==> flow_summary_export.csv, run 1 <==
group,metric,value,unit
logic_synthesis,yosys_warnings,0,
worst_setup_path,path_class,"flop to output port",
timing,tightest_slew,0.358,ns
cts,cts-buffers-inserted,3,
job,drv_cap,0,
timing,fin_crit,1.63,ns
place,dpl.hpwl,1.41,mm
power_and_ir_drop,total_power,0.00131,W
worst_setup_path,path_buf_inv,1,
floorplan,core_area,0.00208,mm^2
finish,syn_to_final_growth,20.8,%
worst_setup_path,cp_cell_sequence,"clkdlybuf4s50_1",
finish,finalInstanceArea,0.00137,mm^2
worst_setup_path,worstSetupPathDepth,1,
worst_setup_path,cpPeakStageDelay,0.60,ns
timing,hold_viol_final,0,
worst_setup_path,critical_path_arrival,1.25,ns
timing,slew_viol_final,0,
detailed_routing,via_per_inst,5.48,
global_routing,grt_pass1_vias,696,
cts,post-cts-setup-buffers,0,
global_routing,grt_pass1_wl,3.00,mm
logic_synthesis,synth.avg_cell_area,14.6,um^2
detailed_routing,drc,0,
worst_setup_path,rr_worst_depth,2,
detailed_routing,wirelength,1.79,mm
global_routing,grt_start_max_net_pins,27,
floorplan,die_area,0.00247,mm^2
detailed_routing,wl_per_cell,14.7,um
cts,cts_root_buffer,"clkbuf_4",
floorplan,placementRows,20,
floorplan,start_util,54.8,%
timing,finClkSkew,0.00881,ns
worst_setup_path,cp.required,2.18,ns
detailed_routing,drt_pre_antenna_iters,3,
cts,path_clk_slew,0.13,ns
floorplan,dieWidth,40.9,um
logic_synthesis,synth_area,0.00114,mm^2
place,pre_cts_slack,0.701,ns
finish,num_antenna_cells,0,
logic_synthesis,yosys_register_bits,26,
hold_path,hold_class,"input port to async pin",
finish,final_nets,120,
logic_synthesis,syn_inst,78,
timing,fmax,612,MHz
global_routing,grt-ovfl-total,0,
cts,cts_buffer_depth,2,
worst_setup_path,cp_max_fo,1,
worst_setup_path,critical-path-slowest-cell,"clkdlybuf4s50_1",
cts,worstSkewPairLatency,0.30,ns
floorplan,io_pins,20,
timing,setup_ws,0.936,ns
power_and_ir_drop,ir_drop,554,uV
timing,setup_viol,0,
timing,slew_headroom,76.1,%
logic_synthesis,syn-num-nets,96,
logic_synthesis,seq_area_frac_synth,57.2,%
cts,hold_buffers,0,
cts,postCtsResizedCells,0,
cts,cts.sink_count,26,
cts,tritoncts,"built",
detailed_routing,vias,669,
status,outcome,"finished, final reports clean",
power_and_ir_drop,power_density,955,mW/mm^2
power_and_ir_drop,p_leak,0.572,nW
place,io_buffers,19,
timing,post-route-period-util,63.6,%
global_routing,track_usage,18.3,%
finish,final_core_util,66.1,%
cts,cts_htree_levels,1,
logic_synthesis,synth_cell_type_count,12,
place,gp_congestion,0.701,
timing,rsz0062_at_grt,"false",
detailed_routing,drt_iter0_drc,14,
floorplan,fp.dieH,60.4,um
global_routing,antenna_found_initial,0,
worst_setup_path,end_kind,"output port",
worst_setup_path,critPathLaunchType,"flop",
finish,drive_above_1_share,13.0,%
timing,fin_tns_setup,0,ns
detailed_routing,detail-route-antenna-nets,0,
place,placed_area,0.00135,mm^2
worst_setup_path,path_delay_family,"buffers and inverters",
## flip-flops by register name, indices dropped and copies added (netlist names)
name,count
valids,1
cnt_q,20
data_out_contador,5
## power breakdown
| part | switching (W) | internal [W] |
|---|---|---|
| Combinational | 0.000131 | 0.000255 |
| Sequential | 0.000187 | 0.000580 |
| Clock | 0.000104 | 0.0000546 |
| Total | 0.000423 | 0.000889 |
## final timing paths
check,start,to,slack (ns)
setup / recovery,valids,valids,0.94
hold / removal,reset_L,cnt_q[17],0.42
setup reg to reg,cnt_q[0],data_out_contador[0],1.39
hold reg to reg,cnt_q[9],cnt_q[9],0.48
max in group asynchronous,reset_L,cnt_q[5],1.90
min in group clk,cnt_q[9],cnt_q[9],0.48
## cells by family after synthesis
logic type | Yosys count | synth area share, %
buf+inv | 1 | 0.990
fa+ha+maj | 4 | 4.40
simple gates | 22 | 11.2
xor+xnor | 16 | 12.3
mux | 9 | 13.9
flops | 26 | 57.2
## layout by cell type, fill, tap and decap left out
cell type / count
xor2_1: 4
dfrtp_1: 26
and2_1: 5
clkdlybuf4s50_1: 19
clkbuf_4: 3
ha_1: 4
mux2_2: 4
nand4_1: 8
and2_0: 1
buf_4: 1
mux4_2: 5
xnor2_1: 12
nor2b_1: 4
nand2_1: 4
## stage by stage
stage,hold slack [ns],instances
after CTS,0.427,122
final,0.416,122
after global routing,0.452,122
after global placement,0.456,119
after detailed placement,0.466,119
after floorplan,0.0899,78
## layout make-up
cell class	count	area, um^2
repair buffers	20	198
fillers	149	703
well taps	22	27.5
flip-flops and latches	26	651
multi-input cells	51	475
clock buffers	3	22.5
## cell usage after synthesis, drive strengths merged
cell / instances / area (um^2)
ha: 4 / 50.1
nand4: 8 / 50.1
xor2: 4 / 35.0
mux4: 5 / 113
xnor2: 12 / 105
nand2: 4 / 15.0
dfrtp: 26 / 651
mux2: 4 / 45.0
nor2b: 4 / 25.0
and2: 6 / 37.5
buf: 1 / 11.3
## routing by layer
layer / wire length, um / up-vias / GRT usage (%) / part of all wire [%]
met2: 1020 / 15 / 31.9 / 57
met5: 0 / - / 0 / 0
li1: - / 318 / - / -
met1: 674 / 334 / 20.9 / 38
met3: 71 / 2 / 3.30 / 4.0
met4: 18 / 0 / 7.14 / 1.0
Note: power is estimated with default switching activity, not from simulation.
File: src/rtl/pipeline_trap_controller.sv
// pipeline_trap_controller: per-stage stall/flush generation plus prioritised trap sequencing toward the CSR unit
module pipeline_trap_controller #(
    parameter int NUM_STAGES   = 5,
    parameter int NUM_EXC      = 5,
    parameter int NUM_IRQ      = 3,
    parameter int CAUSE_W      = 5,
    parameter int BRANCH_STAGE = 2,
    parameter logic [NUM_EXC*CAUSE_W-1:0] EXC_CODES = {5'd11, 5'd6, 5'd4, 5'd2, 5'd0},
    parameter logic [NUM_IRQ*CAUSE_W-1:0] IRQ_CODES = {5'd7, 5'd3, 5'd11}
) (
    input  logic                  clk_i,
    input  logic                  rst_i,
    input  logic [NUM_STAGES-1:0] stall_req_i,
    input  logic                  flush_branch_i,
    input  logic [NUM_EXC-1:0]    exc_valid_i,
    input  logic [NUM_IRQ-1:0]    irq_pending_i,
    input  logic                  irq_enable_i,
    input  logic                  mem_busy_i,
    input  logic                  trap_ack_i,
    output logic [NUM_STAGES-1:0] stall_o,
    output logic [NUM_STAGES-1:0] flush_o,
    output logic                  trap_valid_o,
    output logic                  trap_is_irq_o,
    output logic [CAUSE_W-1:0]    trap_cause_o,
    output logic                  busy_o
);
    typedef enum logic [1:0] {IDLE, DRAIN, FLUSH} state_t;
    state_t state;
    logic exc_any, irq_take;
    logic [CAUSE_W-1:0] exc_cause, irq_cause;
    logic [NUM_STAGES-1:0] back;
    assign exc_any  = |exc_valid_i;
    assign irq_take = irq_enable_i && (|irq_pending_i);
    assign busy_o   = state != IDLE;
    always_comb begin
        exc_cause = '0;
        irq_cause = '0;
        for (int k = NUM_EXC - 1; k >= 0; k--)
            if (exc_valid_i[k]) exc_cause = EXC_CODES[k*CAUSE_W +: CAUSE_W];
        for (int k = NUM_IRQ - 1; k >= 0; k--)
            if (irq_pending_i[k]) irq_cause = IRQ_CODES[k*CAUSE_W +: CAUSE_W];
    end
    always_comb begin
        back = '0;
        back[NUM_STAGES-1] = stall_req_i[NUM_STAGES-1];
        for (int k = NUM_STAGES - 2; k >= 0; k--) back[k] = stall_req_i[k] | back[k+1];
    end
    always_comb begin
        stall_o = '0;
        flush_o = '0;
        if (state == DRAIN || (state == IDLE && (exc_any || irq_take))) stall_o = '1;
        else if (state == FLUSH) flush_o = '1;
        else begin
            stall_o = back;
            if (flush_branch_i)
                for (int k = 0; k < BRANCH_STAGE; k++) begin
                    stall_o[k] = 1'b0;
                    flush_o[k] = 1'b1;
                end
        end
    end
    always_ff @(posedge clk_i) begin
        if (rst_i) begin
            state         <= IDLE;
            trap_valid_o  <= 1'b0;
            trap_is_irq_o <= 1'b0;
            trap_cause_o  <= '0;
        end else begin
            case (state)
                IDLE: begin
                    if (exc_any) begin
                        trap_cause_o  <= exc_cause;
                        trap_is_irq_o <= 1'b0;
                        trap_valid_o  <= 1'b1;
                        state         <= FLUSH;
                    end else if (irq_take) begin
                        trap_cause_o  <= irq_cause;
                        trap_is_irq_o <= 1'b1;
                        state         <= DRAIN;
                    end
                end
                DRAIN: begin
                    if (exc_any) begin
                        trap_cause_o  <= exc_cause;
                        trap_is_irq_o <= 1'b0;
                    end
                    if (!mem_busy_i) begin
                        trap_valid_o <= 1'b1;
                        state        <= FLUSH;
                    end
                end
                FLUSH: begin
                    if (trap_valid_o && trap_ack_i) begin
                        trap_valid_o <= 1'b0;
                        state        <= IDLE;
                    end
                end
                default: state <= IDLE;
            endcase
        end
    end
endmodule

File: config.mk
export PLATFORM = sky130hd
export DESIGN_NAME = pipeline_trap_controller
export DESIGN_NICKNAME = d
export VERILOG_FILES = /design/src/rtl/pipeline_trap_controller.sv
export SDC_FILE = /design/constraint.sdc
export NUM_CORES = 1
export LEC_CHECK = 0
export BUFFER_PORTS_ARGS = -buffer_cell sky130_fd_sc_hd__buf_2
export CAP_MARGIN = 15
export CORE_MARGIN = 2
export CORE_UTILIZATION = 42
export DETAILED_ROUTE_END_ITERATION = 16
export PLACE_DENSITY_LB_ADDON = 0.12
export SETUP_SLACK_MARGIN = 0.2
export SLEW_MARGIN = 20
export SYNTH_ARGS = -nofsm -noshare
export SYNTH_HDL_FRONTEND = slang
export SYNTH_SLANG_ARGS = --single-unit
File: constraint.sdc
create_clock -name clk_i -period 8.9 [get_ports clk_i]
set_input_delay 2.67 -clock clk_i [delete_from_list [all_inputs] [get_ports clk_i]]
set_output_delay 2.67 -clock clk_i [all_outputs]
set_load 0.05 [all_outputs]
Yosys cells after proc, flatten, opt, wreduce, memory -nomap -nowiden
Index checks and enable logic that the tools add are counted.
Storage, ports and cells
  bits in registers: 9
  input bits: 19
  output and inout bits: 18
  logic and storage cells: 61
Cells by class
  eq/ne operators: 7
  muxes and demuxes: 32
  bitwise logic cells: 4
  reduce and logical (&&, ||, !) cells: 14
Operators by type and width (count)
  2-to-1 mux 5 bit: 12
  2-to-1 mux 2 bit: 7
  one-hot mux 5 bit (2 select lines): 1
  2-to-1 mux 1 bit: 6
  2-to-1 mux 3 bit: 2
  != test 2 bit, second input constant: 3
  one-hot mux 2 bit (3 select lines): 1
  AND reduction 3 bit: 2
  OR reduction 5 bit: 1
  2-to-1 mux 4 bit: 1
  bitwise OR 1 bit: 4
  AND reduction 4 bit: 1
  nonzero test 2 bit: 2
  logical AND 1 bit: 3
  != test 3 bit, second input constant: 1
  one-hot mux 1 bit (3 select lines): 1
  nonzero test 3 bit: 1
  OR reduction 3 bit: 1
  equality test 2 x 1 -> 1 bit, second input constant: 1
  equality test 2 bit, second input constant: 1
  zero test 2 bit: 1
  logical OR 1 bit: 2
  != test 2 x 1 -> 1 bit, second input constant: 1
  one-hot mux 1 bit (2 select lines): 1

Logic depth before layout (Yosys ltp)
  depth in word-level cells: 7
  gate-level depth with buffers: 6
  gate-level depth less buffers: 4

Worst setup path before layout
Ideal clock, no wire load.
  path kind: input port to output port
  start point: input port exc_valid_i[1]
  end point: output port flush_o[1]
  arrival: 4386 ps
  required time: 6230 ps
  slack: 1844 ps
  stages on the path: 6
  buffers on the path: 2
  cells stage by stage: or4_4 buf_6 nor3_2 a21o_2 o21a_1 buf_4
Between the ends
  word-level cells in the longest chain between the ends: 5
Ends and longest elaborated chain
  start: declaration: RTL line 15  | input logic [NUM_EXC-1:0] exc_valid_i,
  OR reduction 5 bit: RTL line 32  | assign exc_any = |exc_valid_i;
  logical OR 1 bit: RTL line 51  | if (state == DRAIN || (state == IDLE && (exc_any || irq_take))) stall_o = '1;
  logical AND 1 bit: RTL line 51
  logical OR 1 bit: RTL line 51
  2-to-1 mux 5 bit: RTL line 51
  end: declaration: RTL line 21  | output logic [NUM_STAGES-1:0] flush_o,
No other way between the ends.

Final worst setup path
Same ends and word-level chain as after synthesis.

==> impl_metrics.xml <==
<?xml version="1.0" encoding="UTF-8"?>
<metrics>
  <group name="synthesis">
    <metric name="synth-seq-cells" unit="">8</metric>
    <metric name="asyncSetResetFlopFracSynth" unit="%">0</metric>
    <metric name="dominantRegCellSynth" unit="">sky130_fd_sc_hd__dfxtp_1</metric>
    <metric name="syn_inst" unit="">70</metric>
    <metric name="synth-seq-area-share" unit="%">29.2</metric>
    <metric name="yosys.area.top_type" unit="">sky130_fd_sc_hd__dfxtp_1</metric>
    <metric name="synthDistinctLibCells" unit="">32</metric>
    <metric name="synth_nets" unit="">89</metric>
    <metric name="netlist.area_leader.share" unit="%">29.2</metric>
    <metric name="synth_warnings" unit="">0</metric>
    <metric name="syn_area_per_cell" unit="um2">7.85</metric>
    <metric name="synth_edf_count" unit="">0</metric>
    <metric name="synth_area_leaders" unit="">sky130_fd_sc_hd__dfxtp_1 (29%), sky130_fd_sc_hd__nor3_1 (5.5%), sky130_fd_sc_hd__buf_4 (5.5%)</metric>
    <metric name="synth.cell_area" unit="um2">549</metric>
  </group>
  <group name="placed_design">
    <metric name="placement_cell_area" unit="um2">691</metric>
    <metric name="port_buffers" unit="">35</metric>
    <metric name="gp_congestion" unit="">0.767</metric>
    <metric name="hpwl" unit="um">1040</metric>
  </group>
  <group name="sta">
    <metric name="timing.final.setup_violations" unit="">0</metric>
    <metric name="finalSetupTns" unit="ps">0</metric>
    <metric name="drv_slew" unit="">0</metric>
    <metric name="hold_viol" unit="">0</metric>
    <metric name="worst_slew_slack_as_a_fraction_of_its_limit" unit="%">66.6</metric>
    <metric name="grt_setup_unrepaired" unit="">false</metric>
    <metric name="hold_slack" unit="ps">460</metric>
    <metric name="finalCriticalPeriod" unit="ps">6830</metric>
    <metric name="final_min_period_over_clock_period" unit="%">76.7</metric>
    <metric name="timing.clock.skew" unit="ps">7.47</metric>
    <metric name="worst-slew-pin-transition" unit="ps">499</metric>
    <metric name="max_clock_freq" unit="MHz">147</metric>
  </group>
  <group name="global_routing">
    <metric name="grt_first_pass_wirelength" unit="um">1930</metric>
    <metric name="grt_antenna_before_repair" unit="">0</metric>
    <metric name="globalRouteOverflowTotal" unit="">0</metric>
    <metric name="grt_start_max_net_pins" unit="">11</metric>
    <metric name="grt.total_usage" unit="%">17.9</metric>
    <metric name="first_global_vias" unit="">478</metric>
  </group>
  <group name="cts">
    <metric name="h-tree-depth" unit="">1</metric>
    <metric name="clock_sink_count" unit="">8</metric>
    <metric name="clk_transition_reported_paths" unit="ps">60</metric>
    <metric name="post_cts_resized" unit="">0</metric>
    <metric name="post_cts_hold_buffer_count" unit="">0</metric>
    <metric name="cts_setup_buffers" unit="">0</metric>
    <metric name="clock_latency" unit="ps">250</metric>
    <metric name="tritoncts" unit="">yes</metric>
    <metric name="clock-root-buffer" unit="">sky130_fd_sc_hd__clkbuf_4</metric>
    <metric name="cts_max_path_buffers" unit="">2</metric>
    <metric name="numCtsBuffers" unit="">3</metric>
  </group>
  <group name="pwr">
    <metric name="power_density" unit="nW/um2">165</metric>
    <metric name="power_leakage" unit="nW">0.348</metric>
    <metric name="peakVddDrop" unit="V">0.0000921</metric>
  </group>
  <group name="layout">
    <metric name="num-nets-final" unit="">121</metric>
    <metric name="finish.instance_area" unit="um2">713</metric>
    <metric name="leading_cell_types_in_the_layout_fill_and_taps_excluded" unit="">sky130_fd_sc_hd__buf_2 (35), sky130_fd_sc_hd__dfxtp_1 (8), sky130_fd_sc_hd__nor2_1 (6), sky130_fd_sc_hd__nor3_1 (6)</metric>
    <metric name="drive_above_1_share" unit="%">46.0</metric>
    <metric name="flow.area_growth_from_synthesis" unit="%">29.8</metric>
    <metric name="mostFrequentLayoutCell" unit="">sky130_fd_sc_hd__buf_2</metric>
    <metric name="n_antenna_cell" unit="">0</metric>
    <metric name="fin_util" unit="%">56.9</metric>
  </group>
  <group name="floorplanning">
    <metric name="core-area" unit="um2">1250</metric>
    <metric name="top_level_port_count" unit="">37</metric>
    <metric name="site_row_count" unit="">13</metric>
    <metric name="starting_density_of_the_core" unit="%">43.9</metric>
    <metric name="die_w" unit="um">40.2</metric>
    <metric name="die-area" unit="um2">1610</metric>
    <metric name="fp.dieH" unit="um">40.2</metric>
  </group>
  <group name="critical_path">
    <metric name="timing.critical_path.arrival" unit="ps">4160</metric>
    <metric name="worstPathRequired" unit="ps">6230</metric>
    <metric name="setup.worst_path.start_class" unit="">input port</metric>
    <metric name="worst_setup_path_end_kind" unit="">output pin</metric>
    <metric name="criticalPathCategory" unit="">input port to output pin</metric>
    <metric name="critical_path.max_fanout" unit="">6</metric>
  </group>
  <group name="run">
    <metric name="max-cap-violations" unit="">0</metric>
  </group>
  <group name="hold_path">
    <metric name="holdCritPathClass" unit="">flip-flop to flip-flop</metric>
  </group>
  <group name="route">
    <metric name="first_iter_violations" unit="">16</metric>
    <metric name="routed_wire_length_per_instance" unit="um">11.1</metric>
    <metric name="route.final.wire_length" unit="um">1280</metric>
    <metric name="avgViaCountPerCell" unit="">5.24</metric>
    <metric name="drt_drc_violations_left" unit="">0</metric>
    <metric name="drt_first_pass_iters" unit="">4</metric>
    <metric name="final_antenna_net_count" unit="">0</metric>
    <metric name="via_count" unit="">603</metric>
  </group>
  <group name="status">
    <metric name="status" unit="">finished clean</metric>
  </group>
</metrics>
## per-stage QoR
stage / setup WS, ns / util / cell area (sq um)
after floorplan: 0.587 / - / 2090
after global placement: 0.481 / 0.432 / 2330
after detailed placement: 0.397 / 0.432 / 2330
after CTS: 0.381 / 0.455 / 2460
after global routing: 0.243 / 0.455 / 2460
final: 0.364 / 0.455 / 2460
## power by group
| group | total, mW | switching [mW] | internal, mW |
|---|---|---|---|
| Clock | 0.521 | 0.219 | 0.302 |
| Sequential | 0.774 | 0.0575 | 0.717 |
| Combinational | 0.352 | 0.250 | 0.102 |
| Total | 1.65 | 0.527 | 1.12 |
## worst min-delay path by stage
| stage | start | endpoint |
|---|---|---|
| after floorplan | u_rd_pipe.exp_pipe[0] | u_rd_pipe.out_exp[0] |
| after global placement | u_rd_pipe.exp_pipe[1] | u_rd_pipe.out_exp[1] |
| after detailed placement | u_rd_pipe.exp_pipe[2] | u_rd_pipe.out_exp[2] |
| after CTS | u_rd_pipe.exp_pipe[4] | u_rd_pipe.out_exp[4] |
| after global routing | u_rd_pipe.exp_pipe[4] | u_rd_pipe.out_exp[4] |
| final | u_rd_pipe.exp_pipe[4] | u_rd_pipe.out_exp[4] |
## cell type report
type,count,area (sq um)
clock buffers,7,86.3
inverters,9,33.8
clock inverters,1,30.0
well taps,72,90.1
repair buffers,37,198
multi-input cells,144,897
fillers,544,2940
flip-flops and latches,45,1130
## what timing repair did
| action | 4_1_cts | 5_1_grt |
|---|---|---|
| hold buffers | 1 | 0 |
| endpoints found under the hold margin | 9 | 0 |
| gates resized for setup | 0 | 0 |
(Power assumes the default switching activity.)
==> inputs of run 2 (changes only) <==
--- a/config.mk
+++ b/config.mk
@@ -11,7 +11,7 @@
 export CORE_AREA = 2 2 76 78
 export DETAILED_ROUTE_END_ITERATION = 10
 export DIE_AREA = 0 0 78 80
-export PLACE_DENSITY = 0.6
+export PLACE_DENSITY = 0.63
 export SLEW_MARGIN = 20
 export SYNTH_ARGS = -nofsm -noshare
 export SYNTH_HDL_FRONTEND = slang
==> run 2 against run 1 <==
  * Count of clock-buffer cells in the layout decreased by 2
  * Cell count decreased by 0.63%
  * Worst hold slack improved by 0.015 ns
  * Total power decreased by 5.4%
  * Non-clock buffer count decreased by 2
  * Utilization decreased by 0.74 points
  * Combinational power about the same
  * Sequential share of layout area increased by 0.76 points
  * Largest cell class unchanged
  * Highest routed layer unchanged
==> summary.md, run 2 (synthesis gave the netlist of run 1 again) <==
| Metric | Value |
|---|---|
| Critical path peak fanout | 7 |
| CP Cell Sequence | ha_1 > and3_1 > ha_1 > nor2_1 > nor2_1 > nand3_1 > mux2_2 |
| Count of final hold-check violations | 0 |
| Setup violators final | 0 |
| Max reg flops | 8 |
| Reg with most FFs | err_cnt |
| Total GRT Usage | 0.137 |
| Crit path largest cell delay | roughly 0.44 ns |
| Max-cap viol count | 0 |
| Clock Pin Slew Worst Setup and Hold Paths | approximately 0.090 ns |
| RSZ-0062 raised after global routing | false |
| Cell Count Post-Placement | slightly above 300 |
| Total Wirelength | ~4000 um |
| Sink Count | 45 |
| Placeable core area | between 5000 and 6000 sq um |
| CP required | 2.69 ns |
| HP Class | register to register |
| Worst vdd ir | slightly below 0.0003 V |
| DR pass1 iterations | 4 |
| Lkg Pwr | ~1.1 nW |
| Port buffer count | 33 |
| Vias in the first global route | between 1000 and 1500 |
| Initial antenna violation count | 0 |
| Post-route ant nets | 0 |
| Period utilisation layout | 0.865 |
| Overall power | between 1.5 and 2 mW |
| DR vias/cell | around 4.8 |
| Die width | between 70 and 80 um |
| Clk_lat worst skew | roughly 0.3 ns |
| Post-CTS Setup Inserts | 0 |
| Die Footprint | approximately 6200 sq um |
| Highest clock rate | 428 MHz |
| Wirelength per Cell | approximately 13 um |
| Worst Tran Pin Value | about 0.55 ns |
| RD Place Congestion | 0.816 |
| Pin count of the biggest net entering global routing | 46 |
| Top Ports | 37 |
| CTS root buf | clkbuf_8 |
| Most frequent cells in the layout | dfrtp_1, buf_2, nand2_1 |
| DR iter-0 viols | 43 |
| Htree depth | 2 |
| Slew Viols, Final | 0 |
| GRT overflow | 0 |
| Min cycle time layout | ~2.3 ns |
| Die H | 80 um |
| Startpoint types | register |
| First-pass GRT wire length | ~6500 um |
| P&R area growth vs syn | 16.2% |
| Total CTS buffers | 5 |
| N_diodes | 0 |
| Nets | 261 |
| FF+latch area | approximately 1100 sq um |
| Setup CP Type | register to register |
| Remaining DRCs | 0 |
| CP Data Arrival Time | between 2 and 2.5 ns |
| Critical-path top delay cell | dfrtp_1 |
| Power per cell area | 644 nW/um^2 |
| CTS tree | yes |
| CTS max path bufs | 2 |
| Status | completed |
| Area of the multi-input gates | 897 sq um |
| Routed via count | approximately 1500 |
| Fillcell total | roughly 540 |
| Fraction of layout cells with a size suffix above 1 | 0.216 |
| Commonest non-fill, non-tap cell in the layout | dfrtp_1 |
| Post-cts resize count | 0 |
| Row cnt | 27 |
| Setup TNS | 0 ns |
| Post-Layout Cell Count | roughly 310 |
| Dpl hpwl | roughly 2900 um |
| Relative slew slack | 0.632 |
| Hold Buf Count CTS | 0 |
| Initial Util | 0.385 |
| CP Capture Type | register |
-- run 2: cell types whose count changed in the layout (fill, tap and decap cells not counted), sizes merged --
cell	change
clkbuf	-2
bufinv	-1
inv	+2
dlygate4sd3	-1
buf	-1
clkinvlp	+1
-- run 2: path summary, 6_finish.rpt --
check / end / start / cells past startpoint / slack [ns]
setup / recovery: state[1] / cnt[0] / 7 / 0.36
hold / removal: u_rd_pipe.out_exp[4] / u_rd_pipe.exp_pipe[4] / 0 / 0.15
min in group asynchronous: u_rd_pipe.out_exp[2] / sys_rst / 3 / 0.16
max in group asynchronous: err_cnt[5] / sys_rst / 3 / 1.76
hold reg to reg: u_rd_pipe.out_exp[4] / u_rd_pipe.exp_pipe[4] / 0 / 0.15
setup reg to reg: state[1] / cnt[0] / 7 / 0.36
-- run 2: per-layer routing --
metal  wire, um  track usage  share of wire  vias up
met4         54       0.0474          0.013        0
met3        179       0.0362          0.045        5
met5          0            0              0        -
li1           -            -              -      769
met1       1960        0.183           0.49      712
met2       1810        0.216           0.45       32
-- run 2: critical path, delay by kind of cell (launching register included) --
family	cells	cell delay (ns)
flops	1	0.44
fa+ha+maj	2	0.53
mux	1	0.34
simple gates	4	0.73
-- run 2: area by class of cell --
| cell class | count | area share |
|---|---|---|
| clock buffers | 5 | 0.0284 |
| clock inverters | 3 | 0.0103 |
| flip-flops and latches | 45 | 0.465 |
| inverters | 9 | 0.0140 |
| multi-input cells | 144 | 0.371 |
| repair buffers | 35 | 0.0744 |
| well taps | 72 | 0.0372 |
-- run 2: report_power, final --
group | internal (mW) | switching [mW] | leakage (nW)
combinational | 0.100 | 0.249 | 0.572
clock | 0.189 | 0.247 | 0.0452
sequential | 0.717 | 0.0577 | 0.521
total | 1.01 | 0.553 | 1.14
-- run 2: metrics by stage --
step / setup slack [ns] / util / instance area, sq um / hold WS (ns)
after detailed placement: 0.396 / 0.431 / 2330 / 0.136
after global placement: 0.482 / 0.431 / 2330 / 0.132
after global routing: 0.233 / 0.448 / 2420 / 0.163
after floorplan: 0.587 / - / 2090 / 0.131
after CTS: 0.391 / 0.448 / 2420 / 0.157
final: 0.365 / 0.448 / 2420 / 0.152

◆ ◆ ◆ ◆ ◆

With the string "latches" as the key, filter the data above and show the lines that match.

flip-flops and latches	26	651
flip-flops and latches,45,1130
| flip-flops and latches | 45 | 0.465 |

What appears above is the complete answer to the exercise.